WHAT NEEDS TO BE DONE -
Could you return each line of the material that has "bits" in it?

DATA FOR REVIEW -
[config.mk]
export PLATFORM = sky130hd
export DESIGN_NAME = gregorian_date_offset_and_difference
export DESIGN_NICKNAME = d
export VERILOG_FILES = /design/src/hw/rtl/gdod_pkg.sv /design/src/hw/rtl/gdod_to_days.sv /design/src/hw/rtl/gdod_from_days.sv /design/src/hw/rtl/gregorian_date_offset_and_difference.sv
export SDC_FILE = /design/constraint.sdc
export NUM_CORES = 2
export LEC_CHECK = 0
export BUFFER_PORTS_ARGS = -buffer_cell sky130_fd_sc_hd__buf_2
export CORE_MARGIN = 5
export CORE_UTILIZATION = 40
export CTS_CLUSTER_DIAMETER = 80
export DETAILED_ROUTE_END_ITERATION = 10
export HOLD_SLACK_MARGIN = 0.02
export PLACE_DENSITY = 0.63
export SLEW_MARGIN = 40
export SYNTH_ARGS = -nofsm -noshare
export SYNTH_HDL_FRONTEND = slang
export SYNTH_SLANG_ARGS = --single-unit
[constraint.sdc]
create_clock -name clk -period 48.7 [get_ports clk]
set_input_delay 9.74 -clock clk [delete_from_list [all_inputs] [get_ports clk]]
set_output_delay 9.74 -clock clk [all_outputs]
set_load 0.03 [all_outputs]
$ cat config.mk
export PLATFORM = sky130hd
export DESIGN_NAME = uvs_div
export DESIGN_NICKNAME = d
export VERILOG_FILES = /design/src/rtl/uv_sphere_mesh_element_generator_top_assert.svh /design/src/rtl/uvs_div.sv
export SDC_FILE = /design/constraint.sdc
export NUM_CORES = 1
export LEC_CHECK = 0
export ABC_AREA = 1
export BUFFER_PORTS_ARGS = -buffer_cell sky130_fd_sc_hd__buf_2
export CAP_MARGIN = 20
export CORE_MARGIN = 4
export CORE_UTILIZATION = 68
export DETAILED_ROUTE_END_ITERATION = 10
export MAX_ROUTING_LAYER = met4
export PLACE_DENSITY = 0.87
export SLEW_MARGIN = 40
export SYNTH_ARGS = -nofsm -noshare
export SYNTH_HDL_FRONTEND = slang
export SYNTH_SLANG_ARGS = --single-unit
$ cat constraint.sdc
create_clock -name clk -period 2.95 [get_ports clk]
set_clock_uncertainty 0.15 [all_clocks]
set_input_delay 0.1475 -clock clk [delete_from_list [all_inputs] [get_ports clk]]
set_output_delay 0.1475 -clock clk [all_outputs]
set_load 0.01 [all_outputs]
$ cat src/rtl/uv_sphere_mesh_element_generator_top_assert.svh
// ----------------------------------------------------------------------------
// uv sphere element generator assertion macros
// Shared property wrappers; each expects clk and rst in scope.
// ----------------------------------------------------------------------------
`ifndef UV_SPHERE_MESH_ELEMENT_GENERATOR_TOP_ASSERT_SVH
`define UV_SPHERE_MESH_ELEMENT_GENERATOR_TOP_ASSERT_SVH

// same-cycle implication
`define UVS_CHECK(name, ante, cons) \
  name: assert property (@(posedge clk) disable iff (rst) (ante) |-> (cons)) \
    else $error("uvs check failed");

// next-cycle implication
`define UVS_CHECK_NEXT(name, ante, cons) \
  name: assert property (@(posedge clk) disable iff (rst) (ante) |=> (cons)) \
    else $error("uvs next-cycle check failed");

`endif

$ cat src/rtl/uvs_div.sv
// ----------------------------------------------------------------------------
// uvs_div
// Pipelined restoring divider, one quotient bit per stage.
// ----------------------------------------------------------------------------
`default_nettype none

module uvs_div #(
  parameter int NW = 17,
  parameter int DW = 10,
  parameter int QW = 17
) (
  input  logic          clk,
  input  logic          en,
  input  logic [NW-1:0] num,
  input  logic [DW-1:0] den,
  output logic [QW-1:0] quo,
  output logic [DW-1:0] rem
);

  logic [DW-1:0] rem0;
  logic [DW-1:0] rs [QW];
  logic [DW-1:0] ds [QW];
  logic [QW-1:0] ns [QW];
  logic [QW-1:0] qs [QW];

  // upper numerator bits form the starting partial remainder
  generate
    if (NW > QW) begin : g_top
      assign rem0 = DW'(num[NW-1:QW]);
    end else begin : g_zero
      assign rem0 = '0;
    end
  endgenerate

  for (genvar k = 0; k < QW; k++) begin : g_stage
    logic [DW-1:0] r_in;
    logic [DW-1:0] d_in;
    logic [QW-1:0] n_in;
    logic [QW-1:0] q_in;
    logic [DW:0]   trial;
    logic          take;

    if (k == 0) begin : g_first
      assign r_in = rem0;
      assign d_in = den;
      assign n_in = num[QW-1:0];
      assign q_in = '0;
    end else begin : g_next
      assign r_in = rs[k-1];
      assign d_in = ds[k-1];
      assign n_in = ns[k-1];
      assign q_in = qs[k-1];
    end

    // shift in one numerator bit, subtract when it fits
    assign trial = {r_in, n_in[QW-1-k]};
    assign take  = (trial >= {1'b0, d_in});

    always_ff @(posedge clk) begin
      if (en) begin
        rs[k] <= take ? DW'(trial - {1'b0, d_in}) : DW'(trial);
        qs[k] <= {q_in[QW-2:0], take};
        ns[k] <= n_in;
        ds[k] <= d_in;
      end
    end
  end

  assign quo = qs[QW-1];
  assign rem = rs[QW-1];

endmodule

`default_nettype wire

---

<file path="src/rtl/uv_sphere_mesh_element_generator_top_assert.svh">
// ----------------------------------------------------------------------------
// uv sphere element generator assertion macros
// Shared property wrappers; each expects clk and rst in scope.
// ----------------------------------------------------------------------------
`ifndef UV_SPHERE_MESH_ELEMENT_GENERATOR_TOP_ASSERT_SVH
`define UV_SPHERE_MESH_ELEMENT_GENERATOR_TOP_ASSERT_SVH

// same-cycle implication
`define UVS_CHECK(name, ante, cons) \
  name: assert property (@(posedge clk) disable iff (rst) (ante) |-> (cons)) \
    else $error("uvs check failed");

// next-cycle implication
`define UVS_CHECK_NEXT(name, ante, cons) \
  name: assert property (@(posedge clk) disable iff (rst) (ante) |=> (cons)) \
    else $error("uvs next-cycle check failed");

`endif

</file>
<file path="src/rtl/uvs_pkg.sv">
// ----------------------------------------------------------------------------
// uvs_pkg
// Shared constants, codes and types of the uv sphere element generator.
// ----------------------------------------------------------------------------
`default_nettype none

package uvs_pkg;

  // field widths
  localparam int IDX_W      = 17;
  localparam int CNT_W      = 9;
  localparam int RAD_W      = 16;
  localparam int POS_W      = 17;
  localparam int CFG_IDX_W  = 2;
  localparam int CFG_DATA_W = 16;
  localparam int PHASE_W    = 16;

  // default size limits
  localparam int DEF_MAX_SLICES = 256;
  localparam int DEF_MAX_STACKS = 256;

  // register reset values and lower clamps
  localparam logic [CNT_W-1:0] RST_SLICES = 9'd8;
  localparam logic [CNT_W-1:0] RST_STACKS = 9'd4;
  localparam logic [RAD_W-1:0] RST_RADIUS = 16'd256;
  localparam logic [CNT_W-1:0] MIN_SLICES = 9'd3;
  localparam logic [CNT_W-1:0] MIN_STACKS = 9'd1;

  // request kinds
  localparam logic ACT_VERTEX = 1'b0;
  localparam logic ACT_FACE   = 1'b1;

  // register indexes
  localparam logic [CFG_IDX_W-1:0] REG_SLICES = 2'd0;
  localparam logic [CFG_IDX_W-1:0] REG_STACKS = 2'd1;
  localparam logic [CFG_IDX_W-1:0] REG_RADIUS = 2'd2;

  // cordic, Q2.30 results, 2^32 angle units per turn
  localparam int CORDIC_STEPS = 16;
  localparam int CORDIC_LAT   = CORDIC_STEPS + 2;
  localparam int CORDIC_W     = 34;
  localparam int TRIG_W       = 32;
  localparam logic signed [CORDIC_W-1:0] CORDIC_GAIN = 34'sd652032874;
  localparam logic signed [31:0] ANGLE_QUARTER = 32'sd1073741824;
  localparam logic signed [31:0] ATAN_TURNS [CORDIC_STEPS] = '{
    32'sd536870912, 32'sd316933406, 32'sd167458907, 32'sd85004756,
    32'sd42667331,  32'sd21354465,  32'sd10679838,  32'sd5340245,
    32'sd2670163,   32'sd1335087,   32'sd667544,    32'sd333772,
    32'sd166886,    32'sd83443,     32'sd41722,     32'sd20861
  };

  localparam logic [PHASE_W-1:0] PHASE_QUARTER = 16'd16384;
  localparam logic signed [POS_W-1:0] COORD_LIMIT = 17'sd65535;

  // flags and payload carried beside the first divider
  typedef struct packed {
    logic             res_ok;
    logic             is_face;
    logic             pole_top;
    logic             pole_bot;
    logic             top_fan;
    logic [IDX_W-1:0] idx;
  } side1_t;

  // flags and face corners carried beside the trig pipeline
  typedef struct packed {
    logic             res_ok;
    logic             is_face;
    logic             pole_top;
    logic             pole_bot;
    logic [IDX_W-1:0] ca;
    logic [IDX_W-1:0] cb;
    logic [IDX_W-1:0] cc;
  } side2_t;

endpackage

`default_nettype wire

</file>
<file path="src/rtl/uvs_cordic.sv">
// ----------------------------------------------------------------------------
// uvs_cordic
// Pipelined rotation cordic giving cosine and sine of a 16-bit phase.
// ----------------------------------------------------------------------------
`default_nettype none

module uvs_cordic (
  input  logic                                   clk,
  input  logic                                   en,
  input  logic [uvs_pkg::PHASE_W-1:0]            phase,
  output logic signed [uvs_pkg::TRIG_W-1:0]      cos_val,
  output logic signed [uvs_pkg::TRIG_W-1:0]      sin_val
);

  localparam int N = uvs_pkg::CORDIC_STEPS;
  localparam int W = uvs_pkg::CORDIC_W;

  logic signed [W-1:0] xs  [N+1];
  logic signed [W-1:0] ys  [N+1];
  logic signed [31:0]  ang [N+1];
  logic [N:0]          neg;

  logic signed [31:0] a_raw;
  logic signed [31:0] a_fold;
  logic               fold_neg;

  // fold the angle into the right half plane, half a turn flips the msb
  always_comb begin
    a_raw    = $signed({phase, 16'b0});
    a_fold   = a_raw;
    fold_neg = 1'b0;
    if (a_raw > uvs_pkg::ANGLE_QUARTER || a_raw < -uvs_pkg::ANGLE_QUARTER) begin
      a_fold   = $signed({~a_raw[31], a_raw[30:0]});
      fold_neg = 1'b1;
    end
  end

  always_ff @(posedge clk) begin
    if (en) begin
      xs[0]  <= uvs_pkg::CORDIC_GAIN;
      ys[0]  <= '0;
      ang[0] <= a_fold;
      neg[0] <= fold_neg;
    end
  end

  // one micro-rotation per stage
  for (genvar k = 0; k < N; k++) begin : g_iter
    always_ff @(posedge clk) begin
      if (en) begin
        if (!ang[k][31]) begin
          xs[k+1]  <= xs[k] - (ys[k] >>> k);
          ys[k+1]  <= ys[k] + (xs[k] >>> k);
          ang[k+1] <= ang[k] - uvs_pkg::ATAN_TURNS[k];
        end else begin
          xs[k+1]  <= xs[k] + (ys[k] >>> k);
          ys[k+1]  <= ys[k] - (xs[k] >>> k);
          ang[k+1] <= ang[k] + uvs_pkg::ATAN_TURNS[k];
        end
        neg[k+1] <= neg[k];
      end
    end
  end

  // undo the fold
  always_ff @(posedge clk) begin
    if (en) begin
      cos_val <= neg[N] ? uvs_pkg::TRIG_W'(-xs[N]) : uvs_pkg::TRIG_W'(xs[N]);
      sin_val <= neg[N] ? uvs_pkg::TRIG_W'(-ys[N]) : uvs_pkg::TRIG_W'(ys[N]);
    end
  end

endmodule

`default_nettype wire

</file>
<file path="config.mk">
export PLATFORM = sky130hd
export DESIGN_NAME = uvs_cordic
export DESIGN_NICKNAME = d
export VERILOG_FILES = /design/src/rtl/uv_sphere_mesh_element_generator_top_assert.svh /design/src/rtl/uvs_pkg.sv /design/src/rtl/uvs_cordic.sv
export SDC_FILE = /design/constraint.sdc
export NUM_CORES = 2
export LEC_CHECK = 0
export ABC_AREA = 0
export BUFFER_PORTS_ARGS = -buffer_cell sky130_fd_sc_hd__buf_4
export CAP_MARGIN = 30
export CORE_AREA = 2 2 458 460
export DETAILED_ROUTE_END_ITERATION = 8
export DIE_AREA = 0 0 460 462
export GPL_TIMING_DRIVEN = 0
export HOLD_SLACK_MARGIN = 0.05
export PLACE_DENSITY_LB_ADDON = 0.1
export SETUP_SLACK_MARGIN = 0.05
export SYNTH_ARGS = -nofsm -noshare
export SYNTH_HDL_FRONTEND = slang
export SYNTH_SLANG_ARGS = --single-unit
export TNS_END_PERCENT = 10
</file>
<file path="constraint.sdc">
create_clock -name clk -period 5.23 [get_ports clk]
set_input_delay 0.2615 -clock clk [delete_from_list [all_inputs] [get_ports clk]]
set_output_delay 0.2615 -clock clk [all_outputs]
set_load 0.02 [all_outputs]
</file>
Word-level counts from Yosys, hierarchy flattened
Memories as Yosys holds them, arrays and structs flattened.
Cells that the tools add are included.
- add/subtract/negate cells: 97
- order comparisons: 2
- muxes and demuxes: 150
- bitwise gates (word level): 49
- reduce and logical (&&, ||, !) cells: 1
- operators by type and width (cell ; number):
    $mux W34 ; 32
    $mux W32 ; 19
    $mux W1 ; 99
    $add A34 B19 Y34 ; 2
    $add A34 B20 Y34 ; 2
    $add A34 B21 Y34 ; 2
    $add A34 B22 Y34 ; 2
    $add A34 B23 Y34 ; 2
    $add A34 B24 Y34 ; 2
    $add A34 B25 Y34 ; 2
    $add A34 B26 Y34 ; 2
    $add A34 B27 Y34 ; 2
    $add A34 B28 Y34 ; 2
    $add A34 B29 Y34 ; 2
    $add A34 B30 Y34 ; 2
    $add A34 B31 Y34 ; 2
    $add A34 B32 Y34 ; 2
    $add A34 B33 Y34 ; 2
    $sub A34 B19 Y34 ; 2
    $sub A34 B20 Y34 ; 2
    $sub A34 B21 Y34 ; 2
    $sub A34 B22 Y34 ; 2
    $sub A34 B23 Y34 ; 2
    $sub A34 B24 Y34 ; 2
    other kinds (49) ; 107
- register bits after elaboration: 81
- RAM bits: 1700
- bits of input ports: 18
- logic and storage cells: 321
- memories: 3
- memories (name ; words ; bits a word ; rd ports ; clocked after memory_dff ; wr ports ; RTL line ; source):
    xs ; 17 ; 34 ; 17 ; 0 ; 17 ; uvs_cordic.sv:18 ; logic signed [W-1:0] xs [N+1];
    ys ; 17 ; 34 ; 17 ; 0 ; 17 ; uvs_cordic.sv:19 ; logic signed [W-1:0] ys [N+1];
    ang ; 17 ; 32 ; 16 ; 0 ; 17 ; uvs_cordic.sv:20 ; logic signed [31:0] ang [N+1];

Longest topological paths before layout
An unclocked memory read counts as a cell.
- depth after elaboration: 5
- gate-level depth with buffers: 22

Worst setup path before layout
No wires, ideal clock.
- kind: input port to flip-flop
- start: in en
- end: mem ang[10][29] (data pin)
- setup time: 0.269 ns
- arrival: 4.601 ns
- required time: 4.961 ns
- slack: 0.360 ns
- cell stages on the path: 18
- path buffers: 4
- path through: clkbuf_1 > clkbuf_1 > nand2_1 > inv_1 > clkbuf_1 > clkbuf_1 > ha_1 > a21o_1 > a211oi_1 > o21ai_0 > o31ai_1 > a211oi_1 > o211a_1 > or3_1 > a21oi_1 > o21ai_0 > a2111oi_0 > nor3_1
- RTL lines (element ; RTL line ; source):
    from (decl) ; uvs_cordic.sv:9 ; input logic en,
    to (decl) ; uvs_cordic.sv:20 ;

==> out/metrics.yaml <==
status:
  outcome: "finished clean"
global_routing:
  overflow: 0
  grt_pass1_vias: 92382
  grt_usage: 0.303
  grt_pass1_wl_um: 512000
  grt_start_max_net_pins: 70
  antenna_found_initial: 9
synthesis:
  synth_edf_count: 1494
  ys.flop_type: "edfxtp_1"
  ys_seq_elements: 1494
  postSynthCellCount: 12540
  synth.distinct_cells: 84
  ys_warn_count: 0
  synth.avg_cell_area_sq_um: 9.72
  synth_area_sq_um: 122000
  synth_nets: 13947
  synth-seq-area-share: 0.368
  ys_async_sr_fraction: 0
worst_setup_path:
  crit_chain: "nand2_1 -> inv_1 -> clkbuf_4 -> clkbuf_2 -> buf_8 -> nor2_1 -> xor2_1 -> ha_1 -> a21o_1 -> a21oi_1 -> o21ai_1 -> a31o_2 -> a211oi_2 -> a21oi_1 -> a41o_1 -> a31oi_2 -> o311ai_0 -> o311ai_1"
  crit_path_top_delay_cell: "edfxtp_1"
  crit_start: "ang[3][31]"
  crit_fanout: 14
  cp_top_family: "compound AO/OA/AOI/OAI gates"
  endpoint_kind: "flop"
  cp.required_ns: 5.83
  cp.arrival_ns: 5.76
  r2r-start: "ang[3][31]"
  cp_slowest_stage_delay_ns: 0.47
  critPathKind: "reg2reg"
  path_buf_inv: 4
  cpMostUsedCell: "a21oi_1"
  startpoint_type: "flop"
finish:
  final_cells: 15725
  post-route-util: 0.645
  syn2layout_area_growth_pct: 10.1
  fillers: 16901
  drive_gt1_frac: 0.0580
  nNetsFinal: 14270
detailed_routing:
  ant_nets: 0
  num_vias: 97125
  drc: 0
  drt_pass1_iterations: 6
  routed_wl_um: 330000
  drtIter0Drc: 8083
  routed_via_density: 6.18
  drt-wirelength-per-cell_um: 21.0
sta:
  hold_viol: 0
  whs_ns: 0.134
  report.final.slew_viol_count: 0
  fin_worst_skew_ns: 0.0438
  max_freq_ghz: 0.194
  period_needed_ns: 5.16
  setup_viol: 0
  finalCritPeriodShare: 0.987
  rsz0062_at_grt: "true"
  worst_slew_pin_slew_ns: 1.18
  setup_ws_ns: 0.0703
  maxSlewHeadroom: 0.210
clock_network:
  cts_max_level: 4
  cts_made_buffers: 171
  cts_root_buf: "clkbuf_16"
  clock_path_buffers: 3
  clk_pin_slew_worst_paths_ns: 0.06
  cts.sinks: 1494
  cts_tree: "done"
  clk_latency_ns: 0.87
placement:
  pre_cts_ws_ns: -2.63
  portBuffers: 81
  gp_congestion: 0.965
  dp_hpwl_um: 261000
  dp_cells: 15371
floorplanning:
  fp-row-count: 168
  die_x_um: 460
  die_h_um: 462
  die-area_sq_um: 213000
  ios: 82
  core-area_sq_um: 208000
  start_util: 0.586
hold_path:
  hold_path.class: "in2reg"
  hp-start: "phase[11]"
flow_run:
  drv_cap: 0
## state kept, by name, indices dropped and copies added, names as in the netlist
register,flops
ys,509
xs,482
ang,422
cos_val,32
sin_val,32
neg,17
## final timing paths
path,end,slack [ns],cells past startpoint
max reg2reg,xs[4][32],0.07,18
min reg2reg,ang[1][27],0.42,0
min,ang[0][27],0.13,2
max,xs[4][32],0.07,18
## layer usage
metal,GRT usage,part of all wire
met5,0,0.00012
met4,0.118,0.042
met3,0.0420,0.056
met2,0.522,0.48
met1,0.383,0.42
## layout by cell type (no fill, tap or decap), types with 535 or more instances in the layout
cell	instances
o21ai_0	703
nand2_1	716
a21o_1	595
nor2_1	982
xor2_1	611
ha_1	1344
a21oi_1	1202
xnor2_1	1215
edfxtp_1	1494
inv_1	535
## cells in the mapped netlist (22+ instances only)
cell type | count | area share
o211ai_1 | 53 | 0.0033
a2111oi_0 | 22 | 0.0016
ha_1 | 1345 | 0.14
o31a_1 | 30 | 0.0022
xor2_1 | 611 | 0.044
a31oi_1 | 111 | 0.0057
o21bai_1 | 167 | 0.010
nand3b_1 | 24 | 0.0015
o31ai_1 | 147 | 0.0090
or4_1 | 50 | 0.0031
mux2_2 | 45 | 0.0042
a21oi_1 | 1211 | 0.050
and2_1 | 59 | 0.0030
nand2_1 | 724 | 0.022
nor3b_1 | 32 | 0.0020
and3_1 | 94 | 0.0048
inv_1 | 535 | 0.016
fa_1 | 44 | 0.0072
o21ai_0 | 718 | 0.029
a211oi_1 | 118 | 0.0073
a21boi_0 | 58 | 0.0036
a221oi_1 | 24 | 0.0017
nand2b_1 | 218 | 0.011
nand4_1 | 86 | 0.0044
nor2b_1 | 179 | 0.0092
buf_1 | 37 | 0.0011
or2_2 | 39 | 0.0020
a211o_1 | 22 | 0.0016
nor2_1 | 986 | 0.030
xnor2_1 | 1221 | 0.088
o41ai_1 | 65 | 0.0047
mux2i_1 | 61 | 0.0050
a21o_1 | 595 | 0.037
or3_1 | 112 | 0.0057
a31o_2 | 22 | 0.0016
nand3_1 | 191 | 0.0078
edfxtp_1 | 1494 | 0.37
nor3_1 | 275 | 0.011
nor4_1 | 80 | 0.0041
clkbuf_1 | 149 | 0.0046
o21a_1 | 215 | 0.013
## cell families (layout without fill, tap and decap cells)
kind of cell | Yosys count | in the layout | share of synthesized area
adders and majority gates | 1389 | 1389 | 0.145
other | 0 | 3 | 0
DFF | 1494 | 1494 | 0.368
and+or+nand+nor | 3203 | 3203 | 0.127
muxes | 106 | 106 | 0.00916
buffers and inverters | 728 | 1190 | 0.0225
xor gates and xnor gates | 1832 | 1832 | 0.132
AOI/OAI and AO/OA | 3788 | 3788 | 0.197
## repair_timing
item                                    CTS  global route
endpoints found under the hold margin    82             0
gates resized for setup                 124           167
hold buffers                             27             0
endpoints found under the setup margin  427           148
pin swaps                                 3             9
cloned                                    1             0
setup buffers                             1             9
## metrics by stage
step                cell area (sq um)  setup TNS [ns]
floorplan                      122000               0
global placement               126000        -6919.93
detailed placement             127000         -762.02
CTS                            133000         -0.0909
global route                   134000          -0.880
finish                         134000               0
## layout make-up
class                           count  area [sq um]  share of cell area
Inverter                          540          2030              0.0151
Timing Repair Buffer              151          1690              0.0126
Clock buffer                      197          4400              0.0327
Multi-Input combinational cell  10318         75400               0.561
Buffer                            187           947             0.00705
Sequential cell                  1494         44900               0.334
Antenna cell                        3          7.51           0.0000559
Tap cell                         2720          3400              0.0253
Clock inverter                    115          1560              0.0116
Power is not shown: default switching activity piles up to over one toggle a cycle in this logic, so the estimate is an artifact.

ANSWER BOX -
  // upper numerator bits form the starting partial remainder
- register bits after elaboration: 81
- RAM bits: 1700
- bits of input ports: 18
- memories (name ; words ; bits a word ; rd ports ; clocked after memory_dff ; wr ports ; RTL line ; source):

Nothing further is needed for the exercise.